What types of encoding does PagePix support?
Posted by Brandon Elliott on 16 December 2012 11:41 PM
We support UTF-8 encoded URLs and International Domain Names (IDNs)*
Ex: http://homöopathie-altona.de (notice the German umlaut)
Urlencoding is optional but strongly recommended (Ex: German umlaut ö as %C3%B6)
PHP Example: urlencode('http://homöopathie-altona.de');
*We also support punycode alternatives to an IDN, but they are not necessary.
Our service supports most umlauts and foreign language characters.
Ex: å ä ö Å Ä Ö רי ל ו т в у й
Note: We do NOT support escaped encoding (Ex: German umlaut ö as %F6)
Note: We have seen, in many years of running this service, that some customers send URLs that already contained encoded elements and THEN they urlencode them when sending. The best practice is to urldecode URLs before saving them, and then urlencode them when requesting screenshots from our service. However, we will double decode all URLs for maximum compatibility. This makes the problem transparent and yields a good screenshot result. IF, however, the URL is still encoded after a double decode, we will return an INVALID_ENCODING error response.
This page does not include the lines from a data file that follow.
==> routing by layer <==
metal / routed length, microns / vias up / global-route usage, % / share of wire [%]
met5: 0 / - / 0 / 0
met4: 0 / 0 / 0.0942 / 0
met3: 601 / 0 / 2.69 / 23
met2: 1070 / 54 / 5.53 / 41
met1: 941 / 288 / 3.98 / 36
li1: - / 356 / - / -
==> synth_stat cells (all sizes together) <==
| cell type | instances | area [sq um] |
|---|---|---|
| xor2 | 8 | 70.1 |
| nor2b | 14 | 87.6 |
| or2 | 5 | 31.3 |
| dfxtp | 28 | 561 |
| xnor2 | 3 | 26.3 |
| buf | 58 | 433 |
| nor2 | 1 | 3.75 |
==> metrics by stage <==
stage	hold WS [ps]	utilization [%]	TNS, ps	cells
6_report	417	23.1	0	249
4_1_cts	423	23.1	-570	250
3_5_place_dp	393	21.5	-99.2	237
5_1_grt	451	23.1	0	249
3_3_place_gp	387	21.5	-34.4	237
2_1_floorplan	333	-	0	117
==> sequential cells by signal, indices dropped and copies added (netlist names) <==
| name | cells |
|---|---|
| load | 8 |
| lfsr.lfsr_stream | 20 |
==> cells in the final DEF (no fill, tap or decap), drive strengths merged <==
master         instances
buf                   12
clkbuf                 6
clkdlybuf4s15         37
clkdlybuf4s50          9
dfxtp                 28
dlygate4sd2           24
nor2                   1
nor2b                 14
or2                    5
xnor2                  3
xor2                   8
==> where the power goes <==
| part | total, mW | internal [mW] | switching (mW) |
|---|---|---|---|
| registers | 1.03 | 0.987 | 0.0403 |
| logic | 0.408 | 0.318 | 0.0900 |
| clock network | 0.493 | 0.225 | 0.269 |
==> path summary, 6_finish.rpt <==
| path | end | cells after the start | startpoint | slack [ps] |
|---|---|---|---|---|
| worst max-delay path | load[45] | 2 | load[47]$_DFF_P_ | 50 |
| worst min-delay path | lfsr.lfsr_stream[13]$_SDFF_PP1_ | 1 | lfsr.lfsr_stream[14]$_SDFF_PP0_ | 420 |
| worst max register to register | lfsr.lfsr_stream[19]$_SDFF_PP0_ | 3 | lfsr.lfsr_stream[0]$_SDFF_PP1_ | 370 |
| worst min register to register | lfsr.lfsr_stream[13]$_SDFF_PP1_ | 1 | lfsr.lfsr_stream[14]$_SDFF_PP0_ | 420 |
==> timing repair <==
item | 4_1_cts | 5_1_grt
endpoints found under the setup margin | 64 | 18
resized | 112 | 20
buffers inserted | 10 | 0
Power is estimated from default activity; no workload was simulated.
[./config.mk]
export PLATFORM = sky130hd
export DESIGN_NAME = ID_EX
export DESIGN_NICKNAME = ID_EX
export VERILOG_FILES = /design/flow/design.v
export SDC_FILE = /design/flow/constraint.sdc
export NUM_CORES = 4
export LEC_CHECK = 1
export CORE_UTILIZATION = 30
[./constraint.sdc]
current_design ID_EX

set clk_period 1.0
set clk_io_pct 0.2

create_clock -name clk0 -period $clk_period [get_ports {clk_i}]

set non_clock_inputs [all_inputs -no_clocks]
set_input_delay [expr $clk_period * $clk_io_pct] -clock clk0 $non_clock_inputs
set_output_delay [expr $clk_period * $clk_io_pct] -clock clk0 [all_outputs]
[./design.v]
module ID_EX
(
    clk_i,
    start_i,
    RegWrite_i,
    MemtoReg_i,
    MemRead_i,
    MemWrite_i,
    ALUOp_i,
    ALUSrc_i,
    data1_i,
    data2_i,
    Imm_i,
    funct_i,
    RS1addr_i,
    RS2addr_i,
    RDaddr_i, 
    RegWrite_o,
    MemtoReg_o,
    MemRead_o,
    MemWrite_o,
    ALUOp_o,
    ALUSrc_o,
    data1_o,
    data2_o,
    Imm_o,
    funct_o,
    RS1addr_o,
    RS2addr_o,
    RDaddr_o, 
);
input   clk_i;
input   start_i;
input   RegWrite_i;
input   MemtoReg_i;
input   MemRead_i;
input   MemWrite_i;
input   [1:0]   ALUOp_i;
input   ALUSrc_i;
input   [31:0]  data1_i;
input   [31:0]  data2_i;
input   [31:0]  Imm_i;
input   [9:0]   funct_i;
input   [4:0]   RS1addr_i;
input   [4:0]   RS2addr_i;
input   [4:0]   RDaddr_i;
output   RegWrite_o;
output   MemtoReg_o;
output   MemRead_o;
output   MemWrite_o;
output  [1:0]   ALUOp_o;
output  ALUSrc_o;
output  [31:0]  data1_o;
output  [31:0]  data2_o;
output  [31:0]  Imm_o;
output  [9:0]   funct_o;
output  [4:0]   RS1addr_o;
output  [4:0]   RS2addr_o;
output  [4:0]   RDaddr_o;
reg             RegWrite_o;
reg             MemtoReg_o;
reg             MemRead_o;
reg             MemWrite_o;
reg     [1:0]   ALUOp_o;
reg             ALUSrc_o;
reg     [31:0]  data1_o; 
reg     [31:0]  data2_o;
reg     [31:0]  Imm_o;
reg     [9:0]   funct_o;
reg     [4:0]   RS1addr_o;
reg     [4:0]   RS2addr_o;
reg     [4:0]   RDaddr_o;
always@(posedge clk_i) begin
    if(start_i)begin
        RegWrite_o <= RegWrite_i;
        MemtoReg_o <= MemtoReg_i;
        MemRead_o <= MemRead_i;
        MemWrite_o <= MemWrite_i;
        ALUOp_o <= ALUOp_i;
        ALUSrc_o <= ALUSrc_i;
        data1_o <= data1_i;
        data2_o <= data2_i;
        Imm_o <= Imm_i;
        funct_o <= funct_i;
        RS1addr_o <= RS1addr_i;
        RS2addr_o <= RS2addr_i;
        RDaddr_o <= RDaddr_i;
    end
end
endmodule
[./run.sh]
#!/bin/bash
# OpenROAD 26Q1-2900-gdf79404cd8, Yosys 0.63+post, stock flow scripts
make -C /OpenROAD-flow-scripts/flow DESIGN_CONFIG=/design/flow/config.mk WORK_HOME=/design/flow/orfs finish
==> results_slide.txt <==
Flow Results at a Glance

Synthesis
  – Yosys top cell by area: edfxtp_1
  – Top cells, area: edfxtp_1 100%
  – Ys flops: 128
  – Yosys cell count: 128
  – Mapped Avg Cell Area: 30.0 µm²
  – Top cell area share: 1.00
  – Netlist Area Pre-Place: 3840 µm²
  – Register share after synthesis: 1.00
  – Post-Synthesis Cells: 128
  – Yosys Chip Area: 3840 µm²
  – Number of synthesis warnings: 1
  – Distinct cells, synth: 1

Power
  – Peak VDD IR: 0.00154 V
  – Pwr/cell area: 2090 nW/µm²
  – Total power: 14,000 µW
  – NetSw: 2510 µW
  – Sw Ratio: 0.180
  – Lkg Pwr: 0.00260 µW
  – Combinational power share: 0.068
  – Power share of the sequential group: 0.462
  – Clock power share: 0.470
  – Power Internal: 11,500 µW

Setup path
  – Critical Path AT: 940 ps
  – Worst setup EP type: primary output
  – Crit-path max FO: 1
  – Startpoint Class: register
  – Slowest cell on crit path: edfxtp_1
  – CP Cell Sequence: buf_2
  – Worst Path Buf+Inv: 1
  – Max incr delay on CP: 390 ps
  – Worst EP required: 800 ps
  – Crit path kind: reg2out
  – Largest delay contributor family on the critical path: flip-flops

Timing
  – Hold_ws: 284 ps
  – Setup violators final: 128
  – Worst slew pin tran: 222 ps
  – RSZ-0062 raised after global routing: yes
  – Hold Fails Final Rpt: 0
  – Fin. max-slew vios: 0
  – Fin crit share: 1.14
  – Setup ws final: -143 ps
  – Relative slew slack: 0.852
  – Crit path time final: 1140 ps
  – Final setup TNS: -10,400 ps
  – Max Fclk: around 880 MHz

Clock network
  – H-tree Lvls: 4
  – Setup bufs post-CTS: 0
  – CTS tree: yes
  – Clock slew at reported path FFs: 60 ps
  – Total CTS buffers: 17
  – CTS Root Cell: clkbuf_16
  – CTS Buffer Depth: 2
  – Clock Sinks: 128

Global route
  – M1 GR Usage: 0.187
  – Largest net degree at the start of global routing: 41
  – Gr usage total: 0.140
  – Met2 Use GR: 0.215
  – Remaining Overflow, GRT: 0
  – GR peak layer: met2
  – GR Layer Usage met3: 0.0777
  – Number of global-route vias before repair: between 2,000 and 2,500
  – Initial antenna violation count: 0
  – First-pass GRT wire length: 12.8 mm

Drt
  – Total Routed Length: ~8.9 mm
  – Drt pass-1 iters: 3
  – Routed Antenna Nets: 0
  – Vias: 2,344
  – # DRC: 0
  – Drt initial violations: 136
  – Vias/cell: 3.97
  – Routed length per placed instance: around 15 µm
  – N_diodes: 0

Cells and area
  – Multi-input gates: 0
  – Layout area overhead: 74.3%
  – Logic area: 0 µm²
  – Fill cells: 1,036
  – Register Area: 3840 µm²
  – Share of post-route cells with drive strength above 1: 0.393
  – Final core utilization: 0.547

Floorplanning
  – Row count: 40
  – Ports: 258
  – Die Span Y: 115 µm
  – Die width: 115 µm
  – FP Core Util: 0.313
  – Chip area: 13,300 µm²
  – Core Box Area: 12,300 µm²

Place
  – Routability cong.: 0.792
  – Pre-CTS WS: -3.73 ps
  – I/O Buffers: 257
  – Post-detail-place hpwl: 6.45 mm

Flow run
  – Tool warnings: 27
  – Max Cap Viol: 0

Min path
  – Hold Crit Class: in2reg

Outcome
  – Status: finished with violations
  – Failing checks: negative setup slack
[through the flow]
step | instance area (µm²) | std cells
floorplan | 3840 | 128
finish | 6700 | 590
detailed placement | 6700 | 558
CTS | 6700 | 590
global route | 6700 | 590
global placement | 6700 | 558
[cell type report]
type | instances | share of cell area
Timing Repair Buffer | 262 | 0.299
Clock buffer | 17 | 0.0635
Sequential cell | 128 | 0.574
Clock inverter | 15 | 0.0325
Tap cell | 168 | 0.0314
[worst paths after layout]
kind | slack, ps | end | startpoint | cells past startpoint
hold / removal | 280 | data2_o[27] | start_i | 2
setup / recovery | -140 | data1_o[0] | data1_o[0] | 1
[Yosys cell counts]
cell type and instances:
edfxtp_1 128
[kinds of logic after synthesis]
group,after synthesis,synth area share
DFF,128,1.00
[power by group through the flow]
| stage | combinational [µW] | sequential [µW] | clock [µW] |
|---|---|---|---|
| final | 950 | 6460 | 6580 |
| after global routing | 1040 | 6500 | 6960 |
| after CTS | 975 | 6470 | 6750 |
[cells in the final DEF (no fill, tap or decap)]
| master | n |
|---|---|
| clkdlybuf4s50_1 | 128 |
| clkinvlp_4 | 4 |
| buf_12 | 3 |
| bufinv_16 | 5 |
| clkinv_4 | 2 |
| clkinv_2 | 4 |
| edfxtp_1 | 128 |
| buf_4 | 3 |
| clkbuf_16 | 17 |
| buf_2 | 128 |
[per-layer routing]
layer	wire [µm]	up-vias
li1	-	1095
met1	3010	1090
met2	4470	147
met3	1270	12
met4	175	0
met5	0	-
[flip-flops by register name (all words and copies together), names as in the netlist]
register and cells:
RS1addr_o 5, ALUOp_o 2, Imm_o 32, data2_o 32, RDaddr_o 5, data1_o 32
MemtoReg_o 1, ALUSrc_o 1, RS2addr_o 5, RegWrite_o 1, funct_o 10, MemWrite_o 1
MemRead_o 1
[what timing repair did]
item / in CTS / in global routing
setup endpoints to repair: 128 / 128
cloned: 0 / 0
pin swaps: 0 / 0
hold buffers: 0 / 0
gates resized: 398 / 0
Power is estimated from default activity; no workload was simulated.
Note: Our service supports UTF-8 characters, but odd results may occur if your non-UTF-8 web page encoding and end-user browsers combine to make invalid requests. Read more about that on our page on UTF-8 compliant requests. The invalid requests submitted under this scenario are blocked by our system, but if any were to make it through, they would result in a HASH_MISMATCH error.
Capturing non-English Web Page Screenshots
We support a wide variety of languages and fonts, but I am certain that we do not support them all. If you find that a web page does not render the text / characters properly, you may open a support ticket to request that we add support for your chosen language. Please note that adding language support is dependent upon Operating System vendors and their community.
Output as a PDF File
We also support a wide variety of languages and fonts for PDF File output. Most web pages should render non-English characters properly.